> **Exercise objective**: Of the material below, the lines to be retyped are those from the line containing "vias/cell: approximately 4.7" through the line containing "logic make-up (layout", inclusive; reproduce them exactly.

> **Data supplied**:
────────────────────

`src/rtl/i2c_status_pkg.sv`:
```
package i2c_status_pkg;

   typedef struct packed {
      logic last_bit;
      logic gcall;
      logic addr_hit;
      logic arb_lost;
   } lo_flags_t;

   typedef struct packed {
      logic pend_n;
      logic busy;
      logic dir_tx;
      logic master;
   } hi_flags_t;

   localparam int FLAG_W = 4;
   localparam hi_flags_t HI_RESET = '{pend_n: 1'b1, busy: 1'b0, dir_tx: 1'b0, master: 1'b0};
   localparam lo_flags_t LO_RESET = '0;

endpackage

```
`src/rtl/i2c_bus_cond_detect.sv`:
```
module i2c_bus_cond_detect #(
   parameter int SYNC_STAGES = 2
) (
   input  logic clk,
   input  logic rst_n,
   input  logic scl_in,
   input  logic sda_in,
   output logic start_det,
   output logic stop_det
);

   localparam int LAST = SYNC_STAGES - 1;

   logic [LAST:0] scl_chain;
   logic [LAST:0] sda_chain;
   logic          scl_prev;
   logic          sda_prev;

   generate
      if (SYNC_STAGES < 2) begin : g_bad_depth
         $error("i2c_bus_cond_detect: SYNC_STAGES must be at least 2");
      end

      for (genvar i = 0; i < SYNC_STAGES; i++) begin : g_sync
         if (i == 0) begin : g_first
            always_ff @(posedge clk or negedge rst_n) begin
               if (!rst_n) begin
                  scl_chain[0] <= 1'b1;
                  sda_chain[0] <= 1'b1;
               end else begin
                  scl_chain[0] <= scl_in;
                  sda_chain[0] <= sda_in;
               end
            end
         end else begin : g_next
            always_ff @(posedge clk or negedge rst_n) begin
               if (!rst_n) begin
                  scl_chain[i] <= 1'b1;
                  sda_chain[i] <= 1'b1;
               end else begin
                  scl_chain[i] <= scl_chain[i-1];
                  sda_chain[i] <= sda_chain[i-1];
               end
            end
         end
      end
   endgenerate

   always_ff @(posedge clk or negedge rst_n) begin
      if (!rst_n) begin
         scl_prev <= 1'b1;
         sda_prev <= 1'b1;
      end else begin
         scl_prev <= scl_chain[LAST];
         sda_prev <= sda_chain[LAST];
      end
   end

   // Conditions count only when SCL was high on both sides of the SDA edge.
   always_comb begin
      start_det = scl_prev & scl_chain[LAST] & sda_prev & ~sda_chain[LAST];
      stop_det  = scl_prev & scl_chain[LAST] & ~sda_prev & sda_chain[LAST];
   end

endmodule

```
`src/rtl/i2c_lo_flag_unit.sv`:
```
module i2c_lo_flag_unit
   import i2c_status_pkg::*;
(
   input  logic      clk,
   input  logic      rst_n,
   input  logic      start_det,
   input  logic      stop_det,
   input  logic      ack_mode,
   input  logic      ev_ack,
   input  logic      ack_level,
   input  logic      ev_rx_last,
   input  logic      rx_bit,
   input  logic      arb_take,
   input  logic      addr_take,
   input  logic      gcall_take,
   input  logic      dsr_wr,
   output lo_flags_t lo_q
);

   lo_flags_t lo_d;

   always_comb begin
      lo_d = lo_q;
      // CPU side: a data register write clears these; events below override.
      if (dsr_wr) begin
         lo_d.last_bit = 1'b0;
         lo_d.addr_hit = 1'b0;
         lo_d.arb_lost = 1'b0;
      end
      if (ack_mode && ev_ack)        lo_d.last_bit = ack_level;
      if (!ack_mode && ev_rx_last)   lo_d.last_bit = rx_bit;
      if (arb_take)                  lo_d.arb_lost = 1'b1;
      if (start_det || stop_det)     lo_d.gcall    = 1'b0;
      if (addr_take || gcall_take)   lo_d.addr_hit = 1'b1;
      if (gcall_take)                lo_d.gcall    = 1'b1;
   end

   always_ff @(posedge clk or negedge rst_n) begin
      if (!rst_n) lo_q <= LO_RESET;
      else        lo_q <= lo_d;
   end

endmodule

```
`src/rtl/i2c_hi_flag_unit.sv`:
```
module i2c_hi_flag_unit
   import i2c_status_pkg::*;
#(
   parameter bit IRQ_REGISTERED = 1'b1
) (
   input  logic      clk,
   input  logic      rst_n,
   input  logic      iface_en,
   input  logic      start_det,
   input  logic      stop_det,
   input  logic      start_req,
   input  logic      ev_byte_end,
   input  logic      no_ack,
   input  logic      arb_take,
   input  logic      addr_take,
   input  logic      addr_rw,
   input  logic      dsr_wr,
   input  logic      wr_hi,
   input  hi_flags_t wr_data,
   output hi_flags_t hi_q,
   output logic      irq
);

   hi_flags_t hi_d;
   logic      drop_master_q;
   logic      drop_master_d;
   logic      fall_now;

   always_comb begin
      hi_d          = hi_q;
      drop_master_d = drop_master_q;

      // CPU writes first, so every hardware rule below takes precedence.
      if (wr_hi) begin
         hi_d.pend_n = wr_data.pend_n;
         hi_d.dir_tx = wr_data.dir_tx;
         hi_d.master = wr_data.master;
         if (hi_q.master && hi_q.dir_tx) hi_d.busy = wr_data.busy;
      end
      if (dsr_wr) hi_d.pend_n = 1'b1;

      if (start_det) hi_d.busy = 1'b1;
      if (stop_det)  hi_d.busy = 1'b0;

      if (addr_take)                                hi_d.dir_tx = addr_rw;
      if (start_req && hi_q.busy)                   hi_d.dir_tx = 1'b0;
      if (stop_det)                                 hi_d.dir_tx = 1'b0;
      if (!hi_q.master && (start_det || no_ack))    hi_d.dir_tx = 1'b0;
      if (arb_take) begin
         hi_d.dir_tx   = 1'b0;
         drop_master_d = 1'b1;
      end

      if (ev_byte_end) begin
         hi_d.pend_n = 1'b0;
         if (drop_master_q || arb_take) hi_d.master = 1'b0;
         drop_master_d = 1'b0;
      end

      if (!iface_en) begin
         hi_d.pend_n = 1'b1;
         hi_d.busy   = 1'b0;
      end
   end

   always_ff @(posedge clk or negedge rst_n) begin
      if (!rst_n) begin
         hi_q          <= HI_RESET;
         drop_master_q <= 1'b0;
      end else begin
         hi_q          <= hi_d;
         drop_master_q <= drop_master_d;
      end
   end

   assign fall_now = hi_q.pend_n & ~hi_d.pend_n;

   generate
      if (IRQ_REGISTERED) begin : g_irq_reg
         logic irq_q;
         always_ff @(posedge clk or negedge rst_n) begin
            if (!rst_n) irq_q <= 1'b0;
            else        irq_q <= fall_now;
         end
         assign irq = irq_q;
      end else begin : g_irq_comb
         assign irq = fall_now;
      end
   endgenerate

endmodule

```
`src/rtl/i2c_status_flags.sv`:
```
module i2c_status_flags
   import i2c_status_pkg::*;
#(
   parameter int SYNC_STAGES    = 2,
   parameter bit IRQ_REGISTERED = 1'b1
) (
   input  logic              clk,
   input  logic              rst_n,
   input  logic              scl_in,
   input  logic              sda_in,
   input  logic              iface_en,
   input  logic              ev_byte_end,
   input  logic              ev_ack,
   input  logic              ack_level,
   input  logic              ev_rx_last,
   input  logic              rx_bit,
   input  logic              ack_mode,
   input  logic              ev_arb_lost,
   input  logic              ev_addr_match,
   input  logic              ev_gen_call,
   input  logic              addr_rw,
   input  logic              start_req,
   input  logic              dsr_wr,
   input  logic              wr_hi,
   input  logic [FLAG_W-1:0] wr_hi_data,
   output logic [FLAG_W-1:0] lo_flags,
   output logic [FLAG_W-1:0] hi_flags,
   output logic              irq,
   output logic              scl_hold
);

   logic      start_det;
   logic      stop_det;
   lo_flags_t lo_q;
   hi_flags_t hi_q;
   logic      arb_take;
   logic      addr_take;
   logic      gcall_take;
   logic      no_ack;

   i2c_bus_cond_detect #(.SYNC_STAGES(SYNC_STAGES)) u_detect (
      .clk       (clk),
      .rst_n     (rst_n),
      .scl_in    (scl_in),
      .sda_in    (sda_in),
      .start_det (start_det),
      .stop_det  (stop_det)
   );

   // Event qualification shared by both flag groups.
   assign arb_take   = ev_arb_lost & hi_q.master & hi_q.dir_tx;
   assign addr_take  = ev_addr_match & ~hi_q.master;
   assign gcall_take = ev_gen_call & ~hi_q.master;
   assign no_ack     = ev_ack & ack_level;

   i2c_lo_flag_unit u_lo (
      .clk        (clk),
      .rst_n      (rst_n),
      .start_det  (start_det),
      .stop_det   (stop_det),
      .ack_mode   (ack_mode),
      .ev_ack     (ev_ack),
      .ack_level  (ack_level),
      .ev_rx_last (ev_rx_last),
      .rx_bit     (rx_bit),
      .arb_take   (arb_take),
      .addr_take  (addr_take),
      .gcall_take (gcall_take),
      .dsr_wr     (dsr_wr),
      .lo_q       (lo_q)
   );

   i2c_hi_flag_unit #(.IRQ_REGISTERED(IRQ_REGISTERED)) u_hi (
      .clk         (clk),
      .rst_n       (rst_n),
      .iface_en    (iface_en),
      .start_det   (start_det),
      .stop_det    (stop_det),
      .start_req   (start_req),
      .ev_byte_end (ev_byte_end),
      .no_ack      (no_ack),
      .arb_take    (arb_take),
      .addr_take   (addr_take),
      .addr_rw     (addr_rw),
      .dsr_wr      (dsr_wr),
      .wr_hi       (wr_hi),
      .wr_data     (hi_flags_t'(wr_hi_data)),
      .hi_q        (hi_q),
      .irq         (irq)
   );

   assign lo_flags = lo_q;
   assign hi_flags = hi_q;
   assign scl_hold = iface_en & ~hi_q.pend_n;

endmodule

```
`config.mk`:
```
export PLATFORM = sky130hd
export DESIGN_NAME = i2c_status_flags
export DESIGN_NICKNAME = d
export VERILOG_FILES = /design/src/rtl/i2c_status_pkg.sv /design/src/rtl/i2c_bus_cond_detect.sv /design/src/rtl/i2c_lo_flag_unit.sv /design/src/rtl/i2c_hi_flag_unit.sv /design/src/rtl/i2c_status_flags.sv
export SDC_FILE = /design/constraint.sdc
export NUM_CORES = 1
export LEC_CHECK = 0
export CAP_MARGIN = 0
export CORE_UTILIZATION = 34
export DETAILED_ROUTE_END_ITERATION = 6
export PLACE_DENSITY_LB_ADDON = 0.08
export SYNTH_ARGS = -nofsm -noshare
export SYNTH_HDL_FRONTEND = slang
export SYNTH_SLANG_ARGS = --single-unit
```
`constraint.sdc`:
```
create_clock -name clk -period 1.2 [get_ports clk]
set_input_delay 0.12 -clock clk [delete_from_list [all_inputs] [get_ports clk]]
set_output_delay 0.12 -clock clk [all_outputs]
set_load 0.03 [all_outputs]
```
==> key figures, run 1 <==
Final layout
  • Nets: approximately 120
  • Fin util: 0.6194
  • Syn-to-layout area delta: 70.41%
  • Share of cells above drive strength 1: 0.2903
  • Diode count: 0

Synth
  • Flop and latch count out of synthesis: 16
  • Synthesized net count: slightly above 70
  • Mapped Area: 634.4 um^2
  • Mapped Cells: 50
  • Synth cell types: 21
  • Top cell type's share of synthesized area: 0.3550
  • Yosys top cell by area: dfrtp_1
  • Sequential share of the synthesized area: 0.6450
  • Yosys warning total: 0
  • Avg Inst Size Synth: about 13 um^2
  • Synth top area cells: dfrtp_1 (36%), dfstp_2 (29%), nor2b_1 (3.9%)

Worst setup path
  • Critical Path RT: about 1400 ps
  • WS Path Type: flip-flop to flip-flop
  • CP endpoint kind: flip-flop
  • Worst EP arrival: around 1400 ps
  • Crit Path Max Fanout: 3
  • CP startpoint kind: flip-flop

CTS
  • CTS root buf: clkbuf_4
  • CTS Hold Bufs: 0
  • Clock Sinks: 16
  • Total CTS buffers: 3
  • Clk Latency, worst-skew pair: around 280 ps
  • Worst-path clk slew: roughly 90 ps
  • CTS tree: done
  • Max Buffers Root-to-Sink: 2
  • H-tree depth: 1

Detailed routing
  • Post-Route WL: 1.523 mm
  • Routed Antenna Nets: 0
  • First-pass DRT Iterations: 4
  • Vias: between 500 and 600
  • Residual DRC: 0
  • Initial DRC count: 8
  • DR vias/cell: approximately 4.7
  • Routed length per instance: approximately 13 um

Timing
  • FMAX: 838.9 MHz
  • RSZ-0062 raised after global routing: yes
  • Max-slew headroom: 0.7942
  • Setup Total Neg Slack: 0 ps
  • Setup-failing EPs final: 0
  • Tmin final: 1192 ps
  • Period utilization: 0.9933
  • Final Skew: a little under 5 ps
  • Final hold vios: 0
  • Worst Tran Pin Value: 306.8 ps
  • Max-slew violations: 0

Global routing
  • GRT Util Overall: 0.1581
  • Global-route wire length before repair: between 2 and 2.5 mm
  • Largest net degree at the start of global routing: 17
  • Gr ovfl total: 0
  • Antenna violations before repair: 0
  • Number of global-route vias before repair: 492

Floorplanning
  • Core ar.: 1745 um^2
  • Die extent in x: about 45 um
  • # IOs: 32
  • Die height: roughly 45 um
  • Row count: 15
  • Die area: 2043 um^2
  • Initial Util: 0.3634

Placed design
  • Global placement routability congestion: ~0.69
  • Port-buffer cells: 31
  • Hpwl dp: ~1.1 mm

Pwr
  • Power Density: between 1000 and 1500 nW/um^2
  • Leak: 0.4796 nW
  • Maximum vdd drop: 0.001049 V

Hold path
  • Tightest Hold Check Type: input port to async pin

Outcome
  • Outcome: completed

Run
  • Max cap viols: 0
==> synthesized netlist by cell type, drive strengths merged <==
master and number:
nor2b 4, nand3 2, o22ai 1, inv 3, dfrtp 9, nand4b 2
a32o 1, mux2i 2, o21ai 2, nor2 1, a221oi 1, nand2b 2
o211a 1, a211oi 2, a2111oi 1, dfstp 7, or3b 1, a21oi 2
nand2 3, a31oi 2, nor3b 1
==> layout by cell type, fill, tap and decap left out, types with 2 or more instances in the layout <==
cell type and count:
a211oi_1 2, nand2_1 2, clkdlybuf4s50_1 21, o21ai_0 2, nor2b_1 4, clkdlybuf4s15_1 2, nand4b_1 2, dfstp_2 7
a31oi_1 2, a21oi_1 2, clkbuf_4 3, dlygate4sd2_1 4, nand2b_1 2, mux2i_1 2, buf_4 11, dfrtp_1 9
inv_1 3
==> logic make-up (layout without fill, tap and decap cells) <==
kind of cell    after synthesis  after routing  synth area share
simple gates                 16             16            0.1519
compound gates               13             13            0.1538
buf+inv                       3             46           0.01775
flops                        16             16            0.6450
mux                           2              2           0.03156
==> per-stage QoR <==
step	setup WS, ps	hold slack, ps	cell area [um^2]	power [mW]	instances
final	8.026	152.2	1081	1.348	118
after global routing	-55.79	154.6	1081	1.429	118
after floorplan	11.73	-175.6	634.4	0.7990	50
after detailed placement	-119.2	347.2	1028	1.010	114
after global placement	-106.6	346.3	1028	1.008	114
after CTS	6.840	151.1	1056	1.345	118
==> critical path, stage by stage (launching register included) <==
cell	delay [ps]
dfstp_2	540
buf_4	100
nand4b_1	150
a32o_1	300
==> flip-flops by register name, indices dropped and copies added (netlist names) <==
register,flops
u_detect.scl_chain,2
u_detect.scl_prev,1
u_detect.sda_chain,2
u_detect.sda_prev,1
u_hi.drop_master_q,1
u_hi.hi_q,4
u_hi.irq,1
u_lo.lo_q,4
==> repair_timing <==
action | CTS | global route
endpoints found under the setup margin | 8 | 6
resized for setup | 7 | 8
pin swaps | 1 | 1
buffers inserted | 0 | 0
gates cloned | 0 | 0
hold endpoints to repair | 0 | 0
==> per-layer routing <==
metal	vias to the layer above	wire (um)	GRT usage
li1	276	-	-
met3	2	124	0.04800
met1	253	680	0.2284
met4	0	4	0.08485
met2	25	713	0.2087
met5	-	0	0
==> area by class of cell <==
type / instances / area (um^2)
multi-input combinational: 31 / 240.2
inverter: 3 / 11.26
sequential: 16 / 409.1
clock buffer: 4 / 36.28
fill: 154 / 664.4
tap: 25 / 31.28
timing repair buffer: 39 / 352.8
==> report_power, final <==
| group | internal, mW | total, mW | switching, mW | leakage, nW |
|---|---|---|---|---|
| Combinational | 0.181 | 0.371 | 0.190 | 0.273 |
| Clock | 0.184 | 0.345 | 0.161 | 0.0210 |
| Sequential | 0.600 | 0.632 | 0.0324 | 0.185 |
| Total | 0.965 | 1.35 | 0.383 | 0.480 |
==> path summary, 6_finish.rpt <==
path / slack, ps / cells past startpoint / start / to
worst max-delay path: 8 / 3 / u_detect.scl_chain[1] / u_lo.lo_q[2]
worst min-delay path: 150 / 2 / rst_n / u_lo.lo_q[3]
worst max register to register: 8 / 3 / u_detect.scl_chain[1] / u_lo.lo_q[2]
worst min register to register: 360 / 0 / u_detect.sda_chain[0] / u_detect.sda_chain[1]
max in group asynchronous: 790 / 2 / rst_n / u_detect.sda_chain[1]
min in group clk: 240 / 1 / sda_in / u_detect.sda_chain[0]
Power figures use the tool's default switching activity.
==> run 2: changes to the inputs <==
CORE_UTILIZATION = 35   (was 34)
SYNTH_HIERARCHICAL = 1   (was not set)
==> key figures, run 2 <==
Outcome
  • Outcome: complete, but fails checks
  • Failing checks: negative setup slack

Placed design
  • Port-buffer cells: 31
  • Hpwl dp: approximately 1.2 mm
  • Global placement routability congestion: between 0.7 and 0.8
  • DP Area: about 1100 um^2

Timing
  • Final hold vios: 0
  • Max-slew violations: 0
  • Final Skew: just under 0.9 ps
  • Hold WS: around 140 ps
  • Worst Tran Pin Value: ~300 ps
  • RSZ-0062 raised after global routing: yes
  • FMAX: approximately 780 MHz
  • Final worst slack: -77.28 ps
  • Setup-failing EPs final: 3
  • Period utilization: 1.064
  • Max-slew headroom: 0.8012
  • Tmin final: between 1000 and 1500 ps
  • Setup Total Neg Slack: -128.0 ps

Worst setup path
  • CP endpoint kind: flip-flop
  • Critical Path RT: roughly 1400 ps
  • Crit Path Max Fanout: 4
  • Worst EP arrival: between 1000 and 1500 ps
  • CP startpoint kind: flip-flop
  • WS Path Type: flip-flop to flip-flop

CTS
  • CTS root buf: clkbuf_4
  • Worst-path clk slew: ~90 ps
  • Max Buffers Root-to-Sink: 2
  • Total CTS buffers: 3
  • Clk Latency, worst-skew pair: 290 ps
  • Clock Sinks: 16
  • H-tree depth: 1
  • CTS tree: done

Global routing
  • Largest net degree at the start of global routing: 17
  • Antenna violations before repair: 0
  • Gr ovfl total: 0
  • GRT Util Overall: 0.1702
  • Global-route wire length before repair: 2.408 mm
  • Number of global-route vias before repair: about 560

Floorplanning
  • Row count: 15
  • Initial Util: 0.3823
  • Die extent in x: roughly 46 um
  • Core ar.: 1764 um^2
  • Die area: about 2100 um^2
  • # IOs: 32
  • Die height: roughly 46 um

Final layout
  • Diode count: 0
  • Most frequent cells in the layout: clkdlybuf4s50_1 (21), buf_4 (13), dfstp_2 (7), dfrtp_1 (7), nor2b_1 (5)
  • Syn-to-layout area delta: 71.06%
  • Fillers: about 180
  • Biggest regs: u_hi/hi_q (4), u_lo/lo_q (4)
  • Multi-input logic area: approximately 280 um^2
  • Most common cell after layout, fill and taps aside: clkdlybuf4s50_1
  • Share of cells above drive strength 1: 0.3700
  • Fin util: 0.6539
  • Register area: 411.6 um^2
  • Nets: 123
  • Post-Layout Inst Area: between 1000 and 1500 um^2

Detailed routing
  • Routed length per instance: about 12 um
  • DR vias/cell: about 4.6
  • Residual DRC: 0
  • Routed Antenna Nets: 0
  • Initial DRC count: 6
  • Post-Route WL: about 1.5 mm
  • First-pass DRT Iterations: 2
  • Vias: 578

Hold path
  • Tightest Hold Check Type: input port to async pin

Pwr
  • Power Density: around 1200 nW/um^2
  • Pwr Total: 1.411 mW
  • Leak: approximately 0.52 nW
  • Maximum vdd drop: 0.0009807 V

Synth
  • Flop and latch count out of synthesis: 16
  • Mapped Cells: between 50 and 60
  • Most frequent cells after synthesis: dfrtp_1 (9), dfstp_2 (7), nor2b_1 (5)
  • EDFF count, synth: 0
  • Top cell type's share of synthesized area: 0.3340
  • Synth top area cells: dfrtp_1 (33%), dfstp_2 (27%), nor2b_1 (4.6%)
  • Count leader, synth: dfrtp_1
  • Yosys warning total: 6
  • Avg Inst Size Synth: between 10 and 15 um^2
  • Synth cell types: 24
  • Sequential share of the synthesized area: 0.6067
  • Synth Flop Type: dfrtp_1
  • Async SR Flop Fraction: 1.000
  • Synthesized net count: 76
  • Yosys top cell by area: dfrtp_1
  • Mapped Area: just under 700 um^2

Run
  • Max cap viols: 0
-- run 2: changes by cell type after synthesis, sizes merged, moves of 2 or more --
cell / previous run / this run
a21o: 0 / 2
a31oi: 2 / 0
and4b: 0 / 2
nand2: 3 / 1
nand2b: 2 / 0
nand4b: 2 / 0
nor2: 1 / 4
-- run 2: logic make-up after synthesis --
group | Yosys count | share of synthesized area
AO/OA/AOI/OAI | 13 | 0.1558
buffers and inverters | 3 | 0.01670
flip-flops | 16 | 0.6067
multiplexers | 2 | 0.02969
AND/OR/NAND/NOR | 20 | 0.1911
-- run 2: per-layer routing --
layer	vias up	wire [um]	track usage
met1	266	729	0.2236
met4	0	36	0.08824
li1	289	-	-
met2	19	700	0.2620
met5	-	0	0
met3	4	72	0.03571
-- run 2: timing repair --
action                                  in CTS  in global routing
endpoints found under the setup margin      11                  9
hold buffers                                 0                  0
setup buffers                                1                  1
gates resized for setup                     10                  7
pin swaps                                    2                  2
-- run 2: path summary, 6_finish.rpt --
path	depth (start not counted)	end	slack (ps)	from
setup / recovery	3	u_hi/hi_q[2]	-80	u_detect/scl_prev
hold / removal	2	u_lo/lo_q[3]	140	rst_n
setup reg to reg	3	u_hi/hi_q[2]	-80	u_detect/scl_prev
hold reg to reg	0	u_detect/sda_chain[1]	360	u_detect/sda_chain[0]
max in group asynchronous	2	u_detect/scl_chain[1]	810	rst_n
min in group clk	1	u_detect/scl_chain[0]	230	scl_in
-- run 2: worst max-delay path, stage by stage (launching register included) --
cell,delay (ps)
dfstp_2,540
and4b_2,280
nor3_2,70
a2111oi_4,300
-- run 2: power breakdown --
group / total, mW / switching [mW] / internal [mW] / leakage (nW)
clock network: 0.359 / 0.175 / 0.185 / 0.0210
registers: 0.636 / 0.0315 / 0.605 / 0.183
logic: 0.416 / 0.204 / 0.212 / 0.313
total: 1.41 / 0.410 / 1.00 / 0.516
-- run 2: cell type report --
type / instances / area share
multi-input cells: 35 / 0.2462
flip-flops and latches: 16 / 0.3568
well taps: 25 / 0.02711
inverters: 3 / 0.009761
clock buffers: 4 / 0.03145
repair buffers: 42 / 0.3286
-- run 2: metrics by stage --
| stage | setup slack (ps) | instances |
|---|---|---|
| after global placement | -74.92 | 119 |
| after global routing | -133.0 | 125 |
| final | -77.28 | 125 |
| after CTS | -90.58 | 124 |
| after floorplan | -27.97 | 54 |
| after detailed placement | -96.53 | 119 |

────────────────────

> **Response for this exercise**:
  • DR vias/cell: approximately 4.7
  • Routed length per instance: approximately 13 um

Timing
  • FMAX: 838.9 MHz
  • RSZ-0062 raised after global routing: yes
  • Max-slew headroom: 0.7942
  • Setup Total Neg Slack: 0 ps
  • Setup-failing EPs final: 0
  • Tmin final: 1192 ps
  • Period utilization: 0.9933
  • Final Skew: a little under 5 ps
  • Final hold vios: 0
  • Worst Tran Pin Value: 306.8 ps
  • Max-slew violations: 0

Global routing
  • GRT Util Overall: 0.1581
  • Global-route wire length before repair: between 2 and 2.5 mm
  • Largest net degree at the start of global routing: 17
  • Gr ovfl total: 0
  • Antenna violations before repair: 0
  • Number of global-route vias before repair: 492

Floorplanning
  • Core ar.: 1745 um^2
  • Die extent in x: about 45 um
  • # IOs: 32
  • Die height: roughly 45 um
  • Row count: 15
  • Die area: 2043 um^2
  • Initial Util: 0.3634

Placed design
  • Global placement routability congestion: ~0.69
  • Port-buffer cells: 31
  • Hpwl dp: ~1.1 mm

Pwr
  • Power Density: between 1000 and 1500 nW/um^2
  • Leak: 0.4796 nW
  • Maximum vdd drop: 0.001049 V

Hold path
  • Tightest Hold Check Type: input port to async pin

Outcome
  • Outcome: completed

Run
  • Max cap viols: 0
==> synthesized netlist by cell type, drive strengths merged <==
master and number:
nor2b 4, nand3 2, o22ai 1, inv 3, dfrtp 9, nand4b 2
a32o 1, mux2i 2, o21ai 2, nor2 1, a221oi 1, nand2b 2
o211a 1, a211oi 2, a2111oi 1, dfstp 7, or3b 1, a21oi 2
nand2 3, a31oi 2, nor3b 1
==> layout by cell type, fill, tap and decap left out, types with 2 or more instances in the layout <==
cell type and count:
a211oi_1 2, nand2_1 2, clkdlybuf4s50_1 21, o21ai_0 2, nor2b_1 4, clkdlybuf4s15_1 2, nand4b_1 2, dfstp_2 7
a31oi_1 2, a21oi_1 2, clkbuf_4 3, dlygate4sd2_1 4, nand2b_1 2, mux2i_1 2, buf_4 11, dfrtp_1 9
inv_1 3
==> logic make-up (layout without fill, tap and decap cells) <==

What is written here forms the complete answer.